The book then cuts to a memento mori: a dozen startling shots of 17th-century skeletons in their graves, taken in 20 minutes when Hujar visited the catacombs in Palermo, Italy, in 1963. They seem to suggest that everyone pictured in the book is dying, the photographer and the viewer, too. In fact, Hujar died of Aids in 1987, aged 53. As Sontag says in her foreword, written in hospital while she was being treated for breast cancer: “We no longer study the art of dying, a regular discipline and hygiene in older cultures; but all eyes, at rest, contain that knowledge. The body knows. And the camera shows, inexorably.”
Published in 1976, Portraits in Life and Death got just four reviews, the most-high profile being in the Village Voice. It failed to sell many copies. Today, however, it is recognised as not only a priceless document of a vanished culture, but as a collection of some of the finest portraits ever taken. Hujar insisted on printing all his pictures himself, and his meticulous efforts in his darkroom on Second Avenue resulted in black-and-white images that marry psychological acuity with flawless technique. “There’s a richness about the shades of grey he coaxes out of each print,” says Grace Deveney, curator of the Venice show. “And the longer you look, the more you see.”
“He made me conscious of the importance of the photograph as an object – a print to be held, examined and appreciated,” notes Vince Aletti, photography critic of the New Yorker, and another of Hujar’s close friends. “A photograph is not just a picture on a piece of paper. It has variations of size, weight, tone, texture and clarity that can vary from print to print. I never thought much about these things before I knew Hujar. Now I can’t forget them.”
Hujar’s reputation has risen in the past couple of decades. Many people first encountered his work on the cover of I Am a Bird Now by Anthony and the Johnsons, a stunning shot of the trans Warhol superstar Candy Darling in a hospital bed as she was dying of lymphoma aged 29. Another classic Hujar image, a man’s face at the point of orgasm, is on the cover of Hanya Yanagihara’s misery lit blockbuster A Little Life.

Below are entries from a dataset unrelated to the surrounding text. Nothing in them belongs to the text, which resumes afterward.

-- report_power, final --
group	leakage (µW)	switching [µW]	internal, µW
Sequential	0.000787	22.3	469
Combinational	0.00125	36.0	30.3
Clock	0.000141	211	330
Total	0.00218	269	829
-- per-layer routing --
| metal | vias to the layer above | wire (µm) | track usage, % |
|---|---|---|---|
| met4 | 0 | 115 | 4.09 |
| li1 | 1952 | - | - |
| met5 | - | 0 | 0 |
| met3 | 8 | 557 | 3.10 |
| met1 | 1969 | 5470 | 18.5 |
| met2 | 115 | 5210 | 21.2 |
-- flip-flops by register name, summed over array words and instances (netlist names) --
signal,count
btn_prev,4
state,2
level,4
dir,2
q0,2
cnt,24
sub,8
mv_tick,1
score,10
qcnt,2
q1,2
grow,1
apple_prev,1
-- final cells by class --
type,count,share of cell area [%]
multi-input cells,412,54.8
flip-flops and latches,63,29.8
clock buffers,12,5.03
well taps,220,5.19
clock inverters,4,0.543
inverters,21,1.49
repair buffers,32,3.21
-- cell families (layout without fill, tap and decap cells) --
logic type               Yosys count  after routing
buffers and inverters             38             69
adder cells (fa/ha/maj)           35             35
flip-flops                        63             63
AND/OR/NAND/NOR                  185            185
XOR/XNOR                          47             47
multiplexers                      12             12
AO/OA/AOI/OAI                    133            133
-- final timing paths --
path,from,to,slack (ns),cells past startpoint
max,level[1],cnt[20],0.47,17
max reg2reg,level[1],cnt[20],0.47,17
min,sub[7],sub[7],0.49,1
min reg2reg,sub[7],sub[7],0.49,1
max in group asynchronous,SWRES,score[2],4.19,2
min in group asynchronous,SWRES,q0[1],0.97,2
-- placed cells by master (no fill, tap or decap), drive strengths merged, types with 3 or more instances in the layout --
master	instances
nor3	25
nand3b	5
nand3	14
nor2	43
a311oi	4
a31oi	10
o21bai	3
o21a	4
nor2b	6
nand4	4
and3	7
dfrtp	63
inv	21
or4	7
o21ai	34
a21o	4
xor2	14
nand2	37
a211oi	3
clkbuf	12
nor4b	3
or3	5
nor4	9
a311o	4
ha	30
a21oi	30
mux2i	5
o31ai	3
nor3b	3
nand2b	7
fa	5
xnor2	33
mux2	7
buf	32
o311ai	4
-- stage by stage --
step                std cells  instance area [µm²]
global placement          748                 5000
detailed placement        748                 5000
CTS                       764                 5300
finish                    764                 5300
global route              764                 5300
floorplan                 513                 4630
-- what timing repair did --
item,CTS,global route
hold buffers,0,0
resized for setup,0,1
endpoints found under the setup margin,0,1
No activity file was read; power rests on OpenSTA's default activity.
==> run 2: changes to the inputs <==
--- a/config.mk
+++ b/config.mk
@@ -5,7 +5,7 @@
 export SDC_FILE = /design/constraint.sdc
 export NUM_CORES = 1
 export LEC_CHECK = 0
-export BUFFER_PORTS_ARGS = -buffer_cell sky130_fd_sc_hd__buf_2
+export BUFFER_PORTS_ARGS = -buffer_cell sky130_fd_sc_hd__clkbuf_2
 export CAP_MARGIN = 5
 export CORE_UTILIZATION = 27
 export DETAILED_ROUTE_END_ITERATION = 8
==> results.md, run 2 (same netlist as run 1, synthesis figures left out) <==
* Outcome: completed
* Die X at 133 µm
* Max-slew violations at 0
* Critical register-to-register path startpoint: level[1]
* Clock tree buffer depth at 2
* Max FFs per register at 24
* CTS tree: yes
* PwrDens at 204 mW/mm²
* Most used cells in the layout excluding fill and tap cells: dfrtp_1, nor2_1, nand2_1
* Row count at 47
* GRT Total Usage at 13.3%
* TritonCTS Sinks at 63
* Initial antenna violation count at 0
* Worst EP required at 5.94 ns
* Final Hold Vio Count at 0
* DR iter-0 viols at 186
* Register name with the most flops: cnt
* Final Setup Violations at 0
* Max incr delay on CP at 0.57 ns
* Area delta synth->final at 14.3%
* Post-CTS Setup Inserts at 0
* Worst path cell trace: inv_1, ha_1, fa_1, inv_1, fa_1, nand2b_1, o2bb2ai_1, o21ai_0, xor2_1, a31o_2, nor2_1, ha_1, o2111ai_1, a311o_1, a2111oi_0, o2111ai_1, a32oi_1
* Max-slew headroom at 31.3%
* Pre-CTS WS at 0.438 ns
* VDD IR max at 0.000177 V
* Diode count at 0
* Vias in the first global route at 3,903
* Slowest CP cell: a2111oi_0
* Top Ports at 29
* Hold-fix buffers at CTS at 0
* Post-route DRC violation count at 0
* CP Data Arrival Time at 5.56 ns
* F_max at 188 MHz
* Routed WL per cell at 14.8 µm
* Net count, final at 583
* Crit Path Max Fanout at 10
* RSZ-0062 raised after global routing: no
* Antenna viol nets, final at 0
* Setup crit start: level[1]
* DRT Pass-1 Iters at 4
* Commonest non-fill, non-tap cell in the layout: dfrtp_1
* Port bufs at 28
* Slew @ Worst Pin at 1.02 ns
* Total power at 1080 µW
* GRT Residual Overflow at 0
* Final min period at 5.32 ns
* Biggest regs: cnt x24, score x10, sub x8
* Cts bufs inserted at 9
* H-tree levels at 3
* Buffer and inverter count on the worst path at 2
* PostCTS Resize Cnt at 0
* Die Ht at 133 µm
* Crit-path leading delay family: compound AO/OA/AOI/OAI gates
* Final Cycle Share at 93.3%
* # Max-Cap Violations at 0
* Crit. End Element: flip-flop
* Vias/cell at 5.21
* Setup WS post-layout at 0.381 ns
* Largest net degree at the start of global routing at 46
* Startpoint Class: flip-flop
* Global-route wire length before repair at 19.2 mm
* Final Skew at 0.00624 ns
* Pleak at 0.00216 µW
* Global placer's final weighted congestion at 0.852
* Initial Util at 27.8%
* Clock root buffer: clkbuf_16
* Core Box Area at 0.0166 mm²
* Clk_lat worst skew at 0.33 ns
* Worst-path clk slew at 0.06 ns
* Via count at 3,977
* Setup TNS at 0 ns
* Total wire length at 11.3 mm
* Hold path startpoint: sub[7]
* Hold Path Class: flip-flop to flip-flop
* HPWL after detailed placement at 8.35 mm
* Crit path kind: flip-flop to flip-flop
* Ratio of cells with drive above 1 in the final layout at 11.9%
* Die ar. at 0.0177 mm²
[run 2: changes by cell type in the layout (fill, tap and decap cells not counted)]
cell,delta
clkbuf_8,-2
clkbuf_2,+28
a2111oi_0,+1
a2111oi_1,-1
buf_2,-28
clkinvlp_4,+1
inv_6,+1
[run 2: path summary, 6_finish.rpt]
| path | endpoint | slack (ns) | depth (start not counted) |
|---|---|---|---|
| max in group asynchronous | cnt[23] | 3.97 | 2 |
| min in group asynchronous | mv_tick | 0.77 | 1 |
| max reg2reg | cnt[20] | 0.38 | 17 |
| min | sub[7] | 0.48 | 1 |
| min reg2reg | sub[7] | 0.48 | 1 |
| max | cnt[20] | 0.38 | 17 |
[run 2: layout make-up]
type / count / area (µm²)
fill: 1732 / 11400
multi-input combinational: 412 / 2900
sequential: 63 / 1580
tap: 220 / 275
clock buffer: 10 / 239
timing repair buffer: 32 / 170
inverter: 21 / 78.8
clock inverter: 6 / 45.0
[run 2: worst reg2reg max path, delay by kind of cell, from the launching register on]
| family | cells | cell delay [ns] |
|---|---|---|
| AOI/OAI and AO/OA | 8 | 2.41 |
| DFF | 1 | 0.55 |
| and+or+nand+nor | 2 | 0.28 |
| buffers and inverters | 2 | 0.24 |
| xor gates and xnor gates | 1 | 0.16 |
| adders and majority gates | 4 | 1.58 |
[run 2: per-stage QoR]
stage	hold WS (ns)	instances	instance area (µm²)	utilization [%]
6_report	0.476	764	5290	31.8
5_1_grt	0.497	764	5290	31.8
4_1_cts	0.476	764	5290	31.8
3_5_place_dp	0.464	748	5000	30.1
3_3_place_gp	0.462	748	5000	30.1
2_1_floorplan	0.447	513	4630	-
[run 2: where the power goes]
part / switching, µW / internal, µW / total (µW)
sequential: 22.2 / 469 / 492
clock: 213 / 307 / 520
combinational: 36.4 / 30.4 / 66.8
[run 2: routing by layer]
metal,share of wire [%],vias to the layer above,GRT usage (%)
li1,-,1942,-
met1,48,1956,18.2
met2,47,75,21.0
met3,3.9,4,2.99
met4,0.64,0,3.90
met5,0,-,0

Yet despite his work’s undeniable quality, Hujar never attained the success of his peer and rival Robert Mapplethorpe, not least because he had a habit of infuriating anyone who could have helped him.
“He was sitting on a lot of rage,” says writer Stephen Koch, who was executor of his estate. As Lebowitz recalls: “I used to admonish him, ‘If someone is going to give you a show in Paris, don’t hit them over the head with a bar stool.’” Lebowitz is referring to an actual incident in which Hujar attacked two gallerists keen to exhibit his work. After Hujar died, Koch found a letter from the famous photographer Richard Avedon stressing how much he admired Hujar’s work and inviting him to get in touch. “Needless to say,” says Koch, “it was never answered.”
The reasons for this self-sabotage lay in Hujar’s childhood. “Peter was a born member of the underground,” Koch says. “He was a Manhattan street urchin. His mother was a waitress, his father was a bootlegger who abandoned her when she was pregnant, so she was without resources to raise him.” Hujar’s family were part of an influx of Ukrainian immigrants who came to the US after the second world war. His lack of English initially made his teachers think he had learning disabilities. He was brought up by his grandparents in rural New Jersey, but after his grandmother died, his mother moved him to Manhattan. Hujar left home at 16 after suffering violence and abuse during his teens.
Having experimented with his mother’s camera, he enrolled as a photography student at the School of Industrial Art. With the encouragement of his teacher Daisy Aldan, of whom he took one of his earliest great photographs, Hujar launched himself into the world of commercial photography. “His first job was walking the boss’s dog,” Koch says. “But he learned very sophisticated photographic techniques.”
Hujar also became immersed in New York’s art scene – a small world according to Lebowitz. “Like really small,” she says. “The whole New York art world would fit in one restaurant.” Aldan, who was also a poet, held salons at which Hujar met the likes of the poet and critic John Ashbery and the painter Helen Frankenthaler. He had a relationship with Paul Thek, the painter and sculptor who is photographed in Portraits in Life and Death. The pair were filmed by Andy Warhol for a 1964 project called The Thirteen Most Beautiful Boys. Despite this accolade, and the fact that almost everyone considered him handsome, Lebowitz says: “Peter was very insecure about his looks – which were dazzling, by the way.”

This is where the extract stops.